■ Task item ■
From the first line to the last, reproduce the records exactly as they appear below.

(Dataset entries)
<file path="config.mk">
export PLATFORM = sky130hd
export DESIGN_NAME = aluart_top
export DESIGN_NICKNAME = d
export VERILOG_FILES = /design/src/design/uart_pkg.sv /design/src/design/alu_pkg.sv /design/src/design/uart_rx.sv /design/src/design/uart_tx.sv /design/src/design/alu.sv /design/src/design/alu_frame_ctrl.sv /design/src/design/aluart_top.sv
export VERILOG_INCLUDE_DIRS = /design/src /design/src/design
export SDC_FILE = /design/constraint.sdc
export NUM_CORES = 1
export LEC_CHECK = 0
export BUFFER_PORTS_ARGS = -buffer_cell sky130_fd_sc_hd__buf_2
export CORE_ASPECT_RATIO = 1.1
export CORE_MARGIN = 3
export CORE_UTILIZATION = 40
export DETAILED_ROUTE_END_ITERATION = 10
export GPL_ROUTABILITY_DRIVEN = 0
export RECOVER_POWER = 100
export SETUP_SLACK_MARGIN = 0.05
export SLEW_MARGIN = 20
export SYNTH_ARGS = -nofsm -noshare
export SYNTH_HDL_FRONTEND = slang
export SYNTH_SLANG_ARGS = --single-unit
</file>
<file path="constraint.sdc">
create_clock -name i_clock -period 5.8 [get_ports i_clock]
set_input_delay 0.58 -clock i_clock [delete_from_list [all_inputs] [get_ports i_clock]]
set_output_delay 0.58 -clock i_clock [all_outputs]
set_load 0.01 [all_outputs]
</file>
==> src/rtl/render_pkg.sv <==
/*
  Shared sizes, APB bundles, register layout and pipeline types for the
  single-layer tile renderer. Imported by every RTL module and by the
  testbench, so the screen format is defined here only.
*/
`default_nettype none

package render_pkg;

  // Display format, 640x480 shown as a doubled 320x240 image
  localparam int h_visible = 640;
  localparam int v_visible = 480;
  localparam int h_total = 800;
  localparam int screen_pos_width = 10;
  localparam int render_width = 320;
  localparam int tile_size = 16;

  // External memories
  localparam int map_addr_width = 10;
  localparam int map_data_width = 16;
  localparam int vram_addr_width = 16;
  localparam int vram_data_width = 16;
  // Palette index on top of the 8-bit pixel
  localparam int pal_addr_width = 12;
  // Red low byte, green, blue high byte
  localparam int pal_data_width = 24;
  localparam int rgb_width = 18;

  // Half select over a 9-bit x
  localparam int line_buf_addr_width = 10;
  // Render x issue to line buffer write
  localparam int render_delay = 4;

  localparam int apb_addr_width = 5;
  localparam int apb_data_width = 16;

  typedef struct packed {
    logic psel;
    logic penable;
    logic pwrite;
    logic [apb_addr_width-1:0] paddr;
    logic [apb_data_width-1:0] pwdata;
  } apb_req_t;

  typedef struct packed {
    logic [apb_data_width-1:0] prdata;
    logic pready;
    logic pslverr;
  } apb_rsp_t;

  // Register word addresses
  localparam logic [apb_addr_width-1:0] reg_ctrl = 5'd0;
  localparam logic [apb_addr_width-1:0] reg_scroll_x = 5'd1;
  localparam logic [apb_addr_width-1:0] reg_scroll_y = 5'd2;
  localparam logic [apb_addr_width-1:0] reg_color_key = 5'd3;
  localparam logic [apb_addr_width-1:0] reg_data_offset = 5'd4;

  // Control word, occupies bits 6:0
  typedef struct packed {
    logic layer_enable;
    logic flip_enable;
    logic transp_enable;
    logic [3:0] pal_index;
  } tile_ctrl_t;

  typedef struct packed {
    tile_ctrl_t ctrl;
    logic [apb_data_width-1:0] scroll_x;
    logic [apb_data_width-1:0] scroll_y;
    logic [apb_data_width-1:0] color_key;
    logic [apb_data_width-1:0] data_offset;
  } tile_regs_t;

  // Tilemap word, either a plain index or flip bits over a short index
  typedef union packed {
    logic [map_data_width-1:0] raw;
    struct packed {
      logic flip_xy;
      logic flip_y;
      logic flip_x;
      logic [12:0] index;
    } flip;
  } map_entry_t;

  typedef struct packed {
    logic active;
    logic [8:0] x;
    logic [7:0] line;
    logic half;
  } render_pos_t;

  typedef struct packed {
    logic valid;
    logic byte_sel;
    logic [line_buf_addr_width-1:0] buf_addr;
  } fetch_out_t;

endpackage

`default_nettype wire

==> src/rtl/pixel_writer.sv <==
/*
  Picks the pixel byte out of the video memory word, forms the palette
  address and writes the palette colour into the line buffer one clock
  later. Pixels matching the colour key are dropped when transparency is on.
*/
`default_nettype none

module pixel_writer (
  input  logic                                        clk,
  input  logic                                        reset,
  input  render_pkg::fetch_out_t                      fetch,
  input  logic [render_pkg::vram_data_width-1:0]      vram_data,
  input  render_pkg::tile_regs_t                      regs,
  output logic [render_pkg::pal_addr_width-1:0]       pal_addr,
  input  logic [render_pkg::pal_data_width-1:0]       pal_data,
  output logic                                        buf_wr,
  output logic [render_pkg::line_buf_addr_width-1:0]  buf_addr,
  output logic [render_pkg::pal_data_width-1:0]       buf_data
);
  import render_pkg::*;

  logic [7:0] pixel;
  logic valid_q;
  logic transp_q;
  logic [line_buf_addr_width-1:0] addr_q;

  assign pixel = fetch.byte_sel ? vram_data[15:8] : vram_data[7:0];
  assign pal_addr = {regs.ctrl.pal_index, pixel};

  always_ff @(posedge clk or posedge reset) begin
    if (reset) begin
      valid_q <= 1'b0;
    end else begin
      valid_q <= fetch.valid;
    end
  end

  // Held for the palette read
  always_ff @(posedge clk) begin
    addr_q <= fetch.buf_addr;
    transp_q <= regs.ctrl.transp_enable && (pixel == regs.color_key[7:0]);
  end

  assign buf_wr = valid_q && !transp_q;
  assign buf_addr = addr_q;
  assign buf_data = pal_data;

endmodule

`default_nettype wire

■ Response area ■
<file path="config.mk">
export PLATFORM = sky130hd
export DESIGN_NAME = aluart_top
export DESIGN_NICKNAME = d
export VERILOG_FILES = /design/src/design/uart_pkg.sv /design/src/design/alu_pkg.sv /design/src/design/uart_rx.sv /design/src/design/uart_tx.sv /design/src/design/alu.sv /design/src/design/alu_frame_ctrl.sv /design/src/design/aluart_top.sv
export VERILOG_INCLUDE_DIRS = /design/src /design/src/design
export SDC_FILE = /design/constraint.sdc
export NUM_CORES = 1
export LEC_CHECK = 0
export BUFFER_PORTS_ARGS = -buffer_cell sky130_fd_sc_hd__buf_2
export CORE_ASPECT_RATIO = 1.1
export CORE_MARGIN = 3
export CORE_UTILIZATION = 40
export DETAILED_ROUTE_END_ITERATION = 10
export GPL_ROUTABILITY_DRIVEN = 0
export RECOVER_POWER = 100
export SETUP_SLACK_MARGIN = 0.05
export SLEW_MARGIN = 20
export SYNTH_ARGS = -nofsm -noshare
export SYNTH_HDL_FRONTEND = slang
export SYNTH_SLANG_ARGS = --single-unit
</file>
<file path="constraint.sdc">
create_clock -name i_clock -period 5.8 [get_ports i_clock]
set_input_delay 0.58 -clock i_clock [delete_from_list [all_inputs] [get_ports i_clock]]
set_output_delay 0.58 -clock i_clock [all_outputs]
set_load 0.01 [all_outputs]
</file>
==> src/rtl/render_pkg.sv <==
/*
  Shared sizes, APB bundles, register layout and pipeline types for the
  single-layer tile renderer. Imported by every RTL module and by the
  testbench, so the screen format is defined here only.
*/
`default_nettype none

package render_pkg;

  // Display format, 640x480 shown as a doubled 320x240 image
  localparam int h_visible = 640;
  localparam int v_visible = 480;
  localparam int h_total = 800;
  localparam int screen_pos_width = 10;
  localparam int render_width = 320;
  localparam int tile_size = 16;

  // External memories
  localparam int map_addr_width = 10;
  localparam int map_data_width = 16;
  localparam int vram_addr_width = 16;
  localparam int vram_data_width = 16;
  // Palette index on top of the 8-bit pixel
  localparam int pal_addr_width = 12;
  // Red low byte, green, blue high byte
  localparam int pal_data_width = 24;
  localparam int rgb_width = 18;

  // Half select over a 9-bit x
  localparam int line_buf_addr_width = 10;
  // Render x issue to line buffer write
  localparam int render_delay = 4;

  localparam int apb_addr_width = 5;
  localparam int apb_data_width = 16;

  typedef struct packed {
    logic psel;
    logic penable;
    logic pwrite;
    logic [apb_addr_width-1:0] paddr;
    logic [apb_data_width-1:0] pwdata;
  } apb_req_t;

  typedef struct packed {
    logic [apb_data_width-1:0] prdata;
    logic pready;
    logic pslverr;
  } apb_rsp_t;

  // Register word addresses
  localparam logic [apb_addr_width-1:0] reg_ctrl = 5'd0;
  localparam logic [apb_addr_width-1:0] reg_scroll_x = 5'd1;
  localparam logic [apb_addr_width-1:0] reg_scroll_y = 5'd2;
  localparam logic [apb_addr_width-1:0] reg_color_key = 5'd3;
  localparam logic [apb_addr_width-1:0] reg_data_offset = 5'd4;

  // Control word, occupies bits 6:0
  typedef struct packed {
    logic layer_enable;
    logic flip_enable;
    logic transp_enable;
    logic [3:0] pal_index;
  } tile_ctrl_t;

  typedef struct packed {
    tile_ctrl_t ctrl;
    logic [apb_data_width-1:0] scroll_x;
    logic [apb_data_width-1:0] scroll_y;
    logic [apb_data_width-1:0] color_key;
    logic [apb_data_width-1:0] data_offset;
  } tile_regs_t;

  // Tilemap word, either a plain index or flip bits over a short index
  typedef union packed {
    logic [map_data_width-1:0] raw;
    struct packed {
      logic flip_xy;
      logic flip_y;
      logic flip_x;
      logic [12:0] index;
    } flip;
  } map_entry_t;

  typedef struct packed {
    logic active;
    logic [8:0] x;
    logic [7:0] line;
    logic half;
  } render_pos_t;

  typedef struct packed {
    logic valid;
    logic byte_sel;
    logic [line_buf_addr_width-1:0] buf_addr;
  } fetch_out_t;

endpackage

`default_nettype wire

==> src/rtl/pixel_writer.sv <==
/*
  Picks the pixel byte out of the video memory word, forms the palette
  address and writes the palette colour into the line buffer one clock
  later. Pixels matching the colour key are dropped when transparency is on.
*/
`default_nettype none

module pixel_writer (
  input  logic                                        clk,
  input  logic                                        reset,
  input  render_pkg::fetch_out_t                      fetch,
  input  logic [render_pkg::vram_data_width-1:0]      vram_data,
  input  render_pkg::tile_regs_t                      regs,
  output logic [render_pkg::pal_addr_width-1:0]       pal_addr,
  input  logic [render_pkg::pal_data_width-1:0]       pal_data,
  output logic                                        buf_wr,
  output logic [render_pkg::line_buf_addr_width-1:0]  buf_addr,
  output logic [render_pkg::pal_data_width-1:0]       buf_data
);
  import render_pkg::*;

  logic [7:0] pixel;
  logic valid_q;
  logic transp_q;
  logic [line_buf_addr_width-1:0] addr_q;

  assign pixel = fetch.byte_sel ? vram_data[15:8] : vram_data[7:0];
  assign pal_addr = {regs.ctrl.pal_index, pixel};

  always_ff @(posedge clk or posedge reset) begin
    if (reset) begin
      valid_q <= 1'b0;
    end else begin
      valid_q <= fetch.valid;
    end
  end

  // Held for the palette read
  always_ff @(posedge clk) begin
    addr_q <= fetch.buf_addr;
    transp_q <= regs.ctrl.transp_enable && (pixel == regs.color_key[7:0]);
  end

  assign buf_wr = valid_q && !transp_q;
  assign buf_addr = addr_q;
  assign buf_data = pal_data;

endmodule

`default_nettype wire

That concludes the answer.